[RECORD SET Boundary: Start]

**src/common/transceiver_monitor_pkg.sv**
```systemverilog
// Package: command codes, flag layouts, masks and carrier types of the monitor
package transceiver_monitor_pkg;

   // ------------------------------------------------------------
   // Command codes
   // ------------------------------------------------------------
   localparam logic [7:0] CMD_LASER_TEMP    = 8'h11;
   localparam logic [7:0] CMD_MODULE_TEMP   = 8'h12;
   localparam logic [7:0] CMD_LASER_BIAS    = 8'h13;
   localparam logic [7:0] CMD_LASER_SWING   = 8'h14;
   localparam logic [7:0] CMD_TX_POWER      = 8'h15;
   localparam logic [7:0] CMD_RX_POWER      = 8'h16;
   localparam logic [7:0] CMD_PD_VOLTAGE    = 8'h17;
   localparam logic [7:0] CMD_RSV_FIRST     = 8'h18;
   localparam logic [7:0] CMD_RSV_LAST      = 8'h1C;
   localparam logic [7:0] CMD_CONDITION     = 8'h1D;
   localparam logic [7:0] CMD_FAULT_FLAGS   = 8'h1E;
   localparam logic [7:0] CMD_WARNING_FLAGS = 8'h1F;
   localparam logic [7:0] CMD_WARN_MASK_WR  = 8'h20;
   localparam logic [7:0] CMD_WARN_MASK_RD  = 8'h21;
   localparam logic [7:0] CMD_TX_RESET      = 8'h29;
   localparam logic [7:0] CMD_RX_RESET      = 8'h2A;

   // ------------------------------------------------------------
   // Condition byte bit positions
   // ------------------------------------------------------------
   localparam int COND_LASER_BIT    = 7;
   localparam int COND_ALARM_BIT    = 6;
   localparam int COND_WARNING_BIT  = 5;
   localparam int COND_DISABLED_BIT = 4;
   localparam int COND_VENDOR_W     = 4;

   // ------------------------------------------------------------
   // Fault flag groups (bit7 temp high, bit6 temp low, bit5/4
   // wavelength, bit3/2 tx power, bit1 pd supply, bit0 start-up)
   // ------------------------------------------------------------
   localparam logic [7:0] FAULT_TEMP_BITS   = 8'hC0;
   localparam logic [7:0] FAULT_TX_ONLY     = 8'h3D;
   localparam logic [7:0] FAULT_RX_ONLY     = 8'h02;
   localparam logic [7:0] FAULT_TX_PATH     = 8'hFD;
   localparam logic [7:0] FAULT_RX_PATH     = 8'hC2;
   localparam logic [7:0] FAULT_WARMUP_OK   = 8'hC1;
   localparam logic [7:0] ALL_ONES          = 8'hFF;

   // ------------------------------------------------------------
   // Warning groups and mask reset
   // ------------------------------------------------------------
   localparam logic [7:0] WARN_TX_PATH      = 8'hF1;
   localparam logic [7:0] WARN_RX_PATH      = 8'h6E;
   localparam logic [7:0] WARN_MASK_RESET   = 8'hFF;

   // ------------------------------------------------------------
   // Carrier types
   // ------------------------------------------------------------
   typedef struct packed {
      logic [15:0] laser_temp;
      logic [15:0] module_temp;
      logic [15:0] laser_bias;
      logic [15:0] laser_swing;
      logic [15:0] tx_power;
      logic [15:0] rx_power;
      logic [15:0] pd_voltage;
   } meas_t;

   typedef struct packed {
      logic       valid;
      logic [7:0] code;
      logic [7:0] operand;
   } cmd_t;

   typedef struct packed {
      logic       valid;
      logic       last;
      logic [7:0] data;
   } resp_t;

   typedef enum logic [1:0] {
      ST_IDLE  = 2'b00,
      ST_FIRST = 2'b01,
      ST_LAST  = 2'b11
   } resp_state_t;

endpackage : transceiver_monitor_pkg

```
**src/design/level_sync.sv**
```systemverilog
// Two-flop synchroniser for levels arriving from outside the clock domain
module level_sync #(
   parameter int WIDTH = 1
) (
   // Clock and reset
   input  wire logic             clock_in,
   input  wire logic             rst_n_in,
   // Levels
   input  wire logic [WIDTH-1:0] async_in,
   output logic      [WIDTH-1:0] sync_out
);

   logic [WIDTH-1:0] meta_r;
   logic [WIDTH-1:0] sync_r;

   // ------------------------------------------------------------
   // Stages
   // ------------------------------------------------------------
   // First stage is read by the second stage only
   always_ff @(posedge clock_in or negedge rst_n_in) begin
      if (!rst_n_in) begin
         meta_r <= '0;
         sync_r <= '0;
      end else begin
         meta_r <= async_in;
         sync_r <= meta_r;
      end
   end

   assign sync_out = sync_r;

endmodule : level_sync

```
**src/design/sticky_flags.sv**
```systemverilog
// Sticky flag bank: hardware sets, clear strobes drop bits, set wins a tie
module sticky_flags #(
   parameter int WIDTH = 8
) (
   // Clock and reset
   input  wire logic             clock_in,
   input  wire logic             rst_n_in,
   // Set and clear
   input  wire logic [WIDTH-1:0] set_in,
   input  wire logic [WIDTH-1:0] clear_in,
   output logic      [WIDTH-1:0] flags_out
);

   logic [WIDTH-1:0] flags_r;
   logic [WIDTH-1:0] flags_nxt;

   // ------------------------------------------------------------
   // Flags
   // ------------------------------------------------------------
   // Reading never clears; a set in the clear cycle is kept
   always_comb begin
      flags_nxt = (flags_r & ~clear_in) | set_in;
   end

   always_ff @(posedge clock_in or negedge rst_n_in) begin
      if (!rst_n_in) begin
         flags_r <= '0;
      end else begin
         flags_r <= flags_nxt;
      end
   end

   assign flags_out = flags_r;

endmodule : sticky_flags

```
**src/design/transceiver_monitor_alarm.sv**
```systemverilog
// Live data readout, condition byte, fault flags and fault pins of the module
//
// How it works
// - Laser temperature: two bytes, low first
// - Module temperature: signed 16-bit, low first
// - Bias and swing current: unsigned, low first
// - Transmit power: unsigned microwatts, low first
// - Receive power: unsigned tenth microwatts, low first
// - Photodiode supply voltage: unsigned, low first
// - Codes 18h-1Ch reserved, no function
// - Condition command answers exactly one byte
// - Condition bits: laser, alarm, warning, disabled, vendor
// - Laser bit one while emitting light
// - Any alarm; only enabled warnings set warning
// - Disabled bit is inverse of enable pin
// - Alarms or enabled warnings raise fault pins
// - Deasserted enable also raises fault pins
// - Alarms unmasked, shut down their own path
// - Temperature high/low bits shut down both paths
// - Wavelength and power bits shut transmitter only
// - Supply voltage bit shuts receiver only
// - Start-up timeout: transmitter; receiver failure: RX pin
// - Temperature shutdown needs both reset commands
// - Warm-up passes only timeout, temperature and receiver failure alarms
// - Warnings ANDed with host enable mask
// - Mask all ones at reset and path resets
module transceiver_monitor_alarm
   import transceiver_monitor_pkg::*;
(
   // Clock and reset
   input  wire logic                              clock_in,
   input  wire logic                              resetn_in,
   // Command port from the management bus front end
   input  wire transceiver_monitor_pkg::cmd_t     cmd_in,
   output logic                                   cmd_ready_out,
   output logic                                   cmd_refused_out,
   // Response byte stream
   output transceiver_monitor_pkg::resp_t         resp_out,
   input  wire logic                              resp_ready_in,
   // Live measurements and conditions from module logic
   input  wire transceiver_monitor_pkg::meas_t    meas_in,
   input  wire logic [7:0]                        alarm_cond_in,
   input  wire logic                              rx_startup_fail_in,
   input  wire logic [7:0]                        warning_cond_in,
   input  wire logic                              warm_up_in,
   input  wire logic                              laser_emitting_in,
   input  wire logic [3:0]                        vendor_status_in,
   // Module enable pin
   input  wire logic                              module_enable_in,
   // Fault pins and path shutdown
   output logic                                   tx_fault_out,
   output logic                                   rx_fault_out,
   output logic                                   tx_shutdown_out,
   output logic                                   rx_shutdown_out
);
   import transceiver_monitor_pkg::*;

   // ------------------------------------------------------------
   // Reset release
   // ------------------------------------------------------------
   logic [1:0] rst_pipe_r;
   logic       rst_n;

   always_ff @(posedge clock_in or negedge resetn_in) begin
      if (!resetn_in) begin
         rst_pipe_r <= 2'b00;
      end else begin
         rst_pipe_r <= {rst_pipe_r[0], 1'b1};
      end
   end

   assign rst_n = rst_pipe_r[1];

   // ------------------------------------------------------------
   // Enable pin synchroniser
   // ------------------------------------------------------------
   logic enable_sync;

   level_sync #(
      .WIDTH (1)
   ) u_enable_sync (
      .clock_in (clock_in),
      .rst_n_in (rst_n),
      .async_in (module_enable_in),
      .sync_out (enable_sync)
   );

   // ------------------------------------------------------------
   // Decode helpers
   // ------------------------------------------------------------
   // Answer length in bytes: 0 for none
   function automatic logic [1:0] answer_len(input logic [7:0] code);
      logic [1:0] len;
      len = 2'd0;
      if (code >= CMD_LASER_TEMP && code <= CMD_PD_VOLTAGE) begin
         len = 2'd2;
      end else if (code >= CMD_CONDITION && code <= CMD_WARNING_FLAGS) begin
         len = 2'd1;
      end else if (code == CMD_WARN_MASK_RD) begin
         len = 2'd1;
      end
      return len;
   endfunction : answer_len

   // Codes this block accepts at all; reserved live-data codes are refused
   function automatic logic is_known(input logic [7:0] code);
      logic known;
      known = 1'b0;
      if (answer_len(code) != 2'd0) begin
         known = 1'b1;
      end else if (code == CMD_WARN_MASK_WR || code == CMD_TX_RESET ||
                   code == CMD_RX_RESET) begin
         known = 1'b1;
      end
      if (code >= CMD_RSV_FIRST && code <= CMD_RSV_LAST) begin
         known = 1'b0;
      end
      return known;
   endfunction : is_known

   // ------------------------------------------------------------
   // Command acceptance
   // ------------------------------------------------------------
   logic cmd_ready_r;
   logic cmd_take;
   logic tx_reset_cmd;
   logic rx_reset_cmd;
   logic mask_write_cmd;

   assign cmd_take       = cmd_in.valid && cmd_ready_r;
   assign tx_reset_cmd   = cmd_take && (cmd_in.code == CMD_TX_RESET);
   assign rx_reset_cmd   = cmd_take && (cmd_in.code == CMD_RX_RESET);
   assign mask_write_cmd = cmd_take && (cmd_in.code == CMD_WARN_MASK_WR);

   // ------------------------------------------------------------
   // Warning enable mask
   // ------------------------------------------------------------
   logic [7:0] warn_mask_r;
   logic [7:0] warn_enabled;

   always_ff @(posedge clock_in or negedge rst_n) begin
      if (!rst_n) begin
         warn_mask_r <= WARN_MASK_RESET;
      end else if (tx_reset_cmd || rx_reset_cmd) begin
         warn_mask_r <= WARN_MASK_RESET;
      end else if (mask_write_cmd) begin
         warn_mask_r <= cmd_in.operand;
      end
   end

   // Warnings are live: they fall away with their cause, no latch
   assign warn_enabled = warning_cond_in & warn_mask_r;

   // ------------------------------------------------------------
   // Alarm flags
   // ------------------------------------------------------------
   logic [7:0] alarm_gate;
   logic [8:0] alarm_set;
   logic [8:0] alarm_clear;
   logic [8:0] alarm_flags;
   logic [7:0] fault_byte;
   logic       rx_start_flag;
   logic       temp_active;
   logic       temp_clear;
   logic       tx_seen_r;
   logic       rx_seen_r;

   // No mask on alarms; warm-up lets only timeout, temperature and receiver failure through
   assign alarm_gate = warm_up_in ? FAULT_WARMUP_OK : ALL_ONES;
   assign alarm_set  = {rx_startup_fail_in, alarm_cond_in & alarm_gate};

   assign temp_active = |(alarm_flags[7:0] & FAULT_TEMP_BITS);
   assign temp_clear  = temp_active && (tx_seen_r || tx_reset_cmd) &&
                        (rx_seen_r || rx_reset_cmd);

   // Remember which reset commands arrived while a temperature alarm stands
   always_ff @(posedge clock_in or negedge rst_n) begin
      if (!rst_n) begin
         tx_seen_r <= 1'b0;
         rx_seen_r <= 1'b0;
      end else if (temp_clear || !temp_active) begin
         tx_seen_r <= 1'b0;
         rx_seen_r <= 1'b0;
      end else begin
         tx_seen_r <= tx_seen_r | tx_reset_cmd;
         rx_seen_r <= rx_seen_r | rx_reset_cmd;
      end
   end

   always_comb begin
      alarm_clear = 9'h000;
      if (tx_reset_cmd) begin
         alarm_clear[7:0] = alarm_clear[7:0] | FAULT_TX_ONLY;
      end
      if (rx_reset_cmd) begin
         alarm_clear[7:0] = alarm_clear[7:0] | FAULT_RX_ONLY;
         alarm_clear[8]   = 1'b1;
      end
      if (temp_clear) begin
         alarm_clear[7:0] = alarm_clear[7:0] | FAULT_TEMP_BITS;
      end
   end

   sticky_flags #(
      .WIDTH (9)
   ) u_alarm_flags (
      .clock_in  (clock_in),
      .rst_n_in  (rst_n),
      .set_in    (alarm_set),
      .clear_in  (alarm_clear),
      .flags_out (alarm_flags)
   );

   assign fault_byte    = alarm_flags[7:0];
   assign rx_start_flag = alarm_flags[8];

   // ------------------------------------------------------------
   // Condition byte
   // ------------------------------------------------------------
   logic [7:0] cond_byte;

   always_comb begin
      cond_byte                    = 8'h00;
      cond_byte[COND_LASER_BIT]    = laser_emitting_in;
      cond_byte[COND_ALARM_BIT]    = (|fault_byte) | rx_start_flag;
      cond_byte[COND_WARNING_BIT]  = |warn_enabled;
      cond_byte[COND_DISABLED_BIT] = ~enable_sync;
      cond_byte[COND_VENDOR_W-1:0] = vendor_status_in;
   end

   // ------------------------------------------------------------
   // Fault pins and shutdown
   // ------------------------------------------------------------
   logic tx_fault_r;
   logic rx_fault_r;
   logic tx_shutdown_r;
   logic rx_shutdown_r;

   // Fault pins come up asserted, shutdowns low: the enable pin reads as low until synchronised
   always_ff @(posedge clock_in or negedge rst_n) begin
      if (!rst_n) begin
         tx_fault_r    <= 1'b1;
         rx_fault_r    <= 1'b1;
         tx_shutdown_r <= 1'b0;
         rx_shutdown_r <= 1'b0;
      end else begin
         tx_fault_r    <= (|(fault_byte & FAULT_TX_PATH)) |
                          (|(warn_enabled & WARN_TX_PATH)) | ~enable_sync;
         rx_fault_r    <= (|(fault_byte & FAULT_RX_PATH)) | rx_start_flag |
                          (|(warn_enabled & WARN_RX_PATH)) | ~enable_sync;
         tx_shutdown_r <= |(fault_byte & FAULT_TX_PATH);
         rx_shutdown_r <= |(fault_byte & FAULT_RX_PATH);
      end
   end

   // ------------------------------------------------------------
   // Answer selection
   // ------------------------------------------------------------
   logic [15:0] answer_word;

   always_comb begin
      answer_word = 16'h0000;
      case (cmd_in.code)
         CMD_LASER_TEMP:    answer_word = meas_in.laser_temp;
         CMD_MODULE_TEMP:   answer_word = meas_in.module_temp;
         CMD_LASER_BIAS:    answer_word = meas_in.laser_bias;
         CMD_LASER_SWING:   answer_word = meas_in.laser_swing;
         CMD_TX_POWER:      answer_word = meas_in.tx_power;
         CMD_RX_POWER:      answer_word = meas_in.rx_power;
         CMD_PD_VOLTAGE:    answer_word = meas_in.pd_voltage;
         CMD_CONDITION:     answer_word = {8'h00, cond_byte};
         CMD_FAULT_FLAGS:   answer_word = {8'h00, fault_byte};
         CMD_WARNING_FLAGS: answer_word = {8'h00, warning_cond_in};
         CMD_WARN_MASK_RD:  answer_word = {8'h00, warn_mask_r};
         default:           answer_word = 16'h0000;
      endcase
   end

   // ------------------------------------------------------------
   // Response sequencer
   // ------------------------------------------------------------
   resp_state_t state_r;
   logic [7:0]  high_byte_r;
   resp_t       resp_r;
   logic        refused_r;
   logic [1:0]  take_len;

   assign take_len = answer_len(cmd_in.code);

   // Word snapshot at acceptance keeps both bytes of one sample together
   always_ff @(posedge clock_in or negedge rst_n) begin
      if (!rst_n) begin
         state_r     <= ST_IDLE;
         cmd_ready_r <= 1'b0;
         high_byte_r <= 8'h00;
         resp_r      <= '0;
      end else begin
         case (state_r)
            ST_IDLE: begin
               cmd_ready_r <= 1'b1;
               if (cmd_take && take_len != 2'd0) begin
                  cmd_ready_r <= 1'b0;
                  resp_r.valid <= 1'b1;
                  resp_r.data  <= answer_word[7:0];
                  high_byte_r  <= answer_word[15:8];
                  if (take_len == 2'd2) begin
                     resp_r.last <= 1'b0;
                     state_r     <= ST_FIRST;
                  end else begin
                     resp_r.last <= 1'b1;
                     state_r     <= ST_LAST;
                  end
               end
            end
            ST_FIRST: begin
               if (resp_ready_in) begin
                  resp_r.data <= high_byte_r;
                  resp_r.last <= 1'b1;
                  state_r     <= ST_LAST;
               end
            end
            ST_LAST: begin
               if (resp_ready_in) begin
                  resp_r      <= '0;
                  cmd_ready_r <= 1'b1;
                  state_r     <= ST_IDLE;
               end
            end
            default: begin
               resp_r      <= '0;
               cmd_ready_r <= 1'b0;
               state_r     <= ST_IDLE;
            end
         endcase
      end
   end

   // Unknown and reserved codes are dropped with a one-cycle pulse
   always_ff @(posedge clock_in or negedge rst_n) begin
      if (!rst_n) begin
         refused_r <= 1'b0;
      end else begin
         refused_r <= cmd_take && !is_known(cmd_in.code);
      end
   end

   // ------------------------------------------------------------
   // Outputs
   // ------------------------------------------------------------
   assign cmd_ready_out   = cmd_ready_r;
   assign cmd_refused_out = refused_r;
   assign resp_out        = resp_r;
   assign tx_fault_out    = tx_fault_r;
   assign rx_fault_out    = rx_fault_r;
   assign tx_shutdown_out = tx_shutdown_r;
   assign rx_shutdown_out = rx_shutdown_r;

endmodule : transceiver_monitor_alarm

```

[RECORD SET Boundary: End]
[RECORD SET Boundary: Start]

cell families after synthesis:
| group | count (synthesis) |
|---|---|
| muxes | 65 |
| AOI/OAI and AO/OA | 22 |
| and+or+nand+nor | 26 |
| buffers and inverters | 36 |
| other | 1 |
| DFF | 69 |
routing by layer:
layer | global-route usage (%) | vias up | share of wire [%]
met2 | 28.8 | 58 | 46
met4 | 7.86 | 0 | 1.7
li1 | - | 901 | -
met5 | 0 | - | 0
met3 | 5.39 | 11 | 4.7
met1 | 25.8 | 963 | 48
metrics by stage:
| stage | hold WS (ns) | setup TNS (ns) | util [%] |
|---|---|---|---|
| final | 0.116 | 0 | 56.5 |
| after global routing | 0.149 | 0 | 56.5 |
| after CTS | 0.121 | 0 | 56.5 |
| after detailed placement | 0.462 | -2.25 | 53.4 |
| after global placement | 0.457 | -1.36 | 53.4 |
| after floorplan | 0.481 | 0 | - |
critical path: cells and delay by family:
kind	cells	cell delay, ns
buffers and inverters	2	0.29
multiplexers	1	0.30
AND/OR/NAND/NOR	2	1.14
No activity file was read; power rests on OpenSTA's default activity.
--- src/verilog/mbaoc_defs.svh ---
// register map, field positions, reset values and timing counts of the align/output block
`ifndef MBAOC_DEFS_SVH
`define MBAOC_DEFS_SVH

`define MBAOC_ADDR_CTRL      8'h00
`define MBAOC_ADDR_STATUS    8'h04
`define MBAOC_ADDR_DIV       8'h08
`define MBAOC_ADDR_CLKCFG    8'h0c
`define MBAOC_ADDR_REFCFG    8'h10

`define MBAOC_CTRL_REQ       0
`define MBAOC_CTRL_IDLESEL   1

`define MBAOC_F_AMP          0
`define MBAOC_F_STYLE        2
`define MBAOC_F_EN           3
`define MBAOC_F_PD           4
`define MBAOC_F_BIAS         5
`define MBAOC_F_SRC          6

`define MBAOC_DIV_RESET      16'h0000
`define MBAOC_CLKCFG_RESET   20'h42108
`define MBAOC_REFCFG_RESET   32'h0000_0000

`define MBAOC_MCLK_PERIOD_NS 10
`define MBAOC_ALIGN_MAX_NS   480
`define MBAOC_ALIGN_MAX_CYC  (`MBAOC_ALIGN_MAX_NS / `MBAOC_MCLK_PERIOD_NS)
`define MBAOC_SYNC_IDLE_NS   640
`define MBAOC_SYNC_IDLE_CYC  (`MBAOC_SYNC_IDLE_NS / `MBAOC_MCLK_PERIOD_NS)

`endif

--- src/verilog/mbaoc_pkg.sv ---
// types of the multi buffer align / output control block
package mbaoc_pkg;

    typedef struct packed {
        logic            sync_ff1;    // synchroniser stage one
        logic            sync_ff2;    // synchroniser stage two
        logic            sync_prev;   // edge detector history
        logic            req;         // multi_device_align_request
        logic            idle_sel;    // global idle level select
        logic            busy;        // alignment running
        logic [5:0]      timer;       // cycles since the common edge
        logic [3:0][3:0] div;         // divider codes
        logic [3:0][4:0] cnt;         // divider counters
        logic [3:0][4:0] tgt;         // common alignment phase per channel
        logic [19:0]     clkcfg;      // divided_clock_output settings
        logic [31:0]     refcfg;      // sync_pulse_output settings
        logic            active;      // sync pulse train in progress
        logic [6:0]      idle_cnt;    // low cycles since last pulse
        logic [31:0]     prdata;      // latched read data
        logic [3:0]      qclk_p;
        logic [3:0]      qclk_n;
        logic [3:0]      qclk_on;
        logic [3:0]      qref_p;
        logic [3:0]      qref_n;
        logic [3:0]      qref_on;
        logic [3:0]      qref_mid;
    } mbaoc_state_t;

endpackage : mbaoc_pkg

[RECORD SET Boundary: End]

— ACTIVITY —
Please give back exactly the lines of the listing above that run from the one containing "muxes | 65 |" through the one containing "-2.25 | 53.4 |", and only those.

— FINAL ANSWER —
| muxes | 65 |
| AOI/OAI and AO/OA | 22 |
| and+or+nand+nor | 26 |
| buffers and inverters | 36 |
| other | 1 |
| DFF | 69 |
routing by layer:
layer | global-route usage (%) | vias up | share of wire [%]
met2 | 28.8 | 58 | 46
met4 | 7.86 | 0 | 1.7
li1 | - | 901 | -
met5 | 0 | - | 0
met3 | 5.39 | 11 | 4.7
met1 | 25.8 | 963 | 48
metrics by stage:
| stage | hold WS (ns) | setup TNS (ns) | util [%] |
|---|---|---|---|
| final | 0.116 | 0 | 56.5 |
| after global routing | 0.149 | 0 | 56.5 |
| after CTS | 0.121 | 0 | 56.5 |
| after detailed placement | 0.462 | -2.25 | 53.4 |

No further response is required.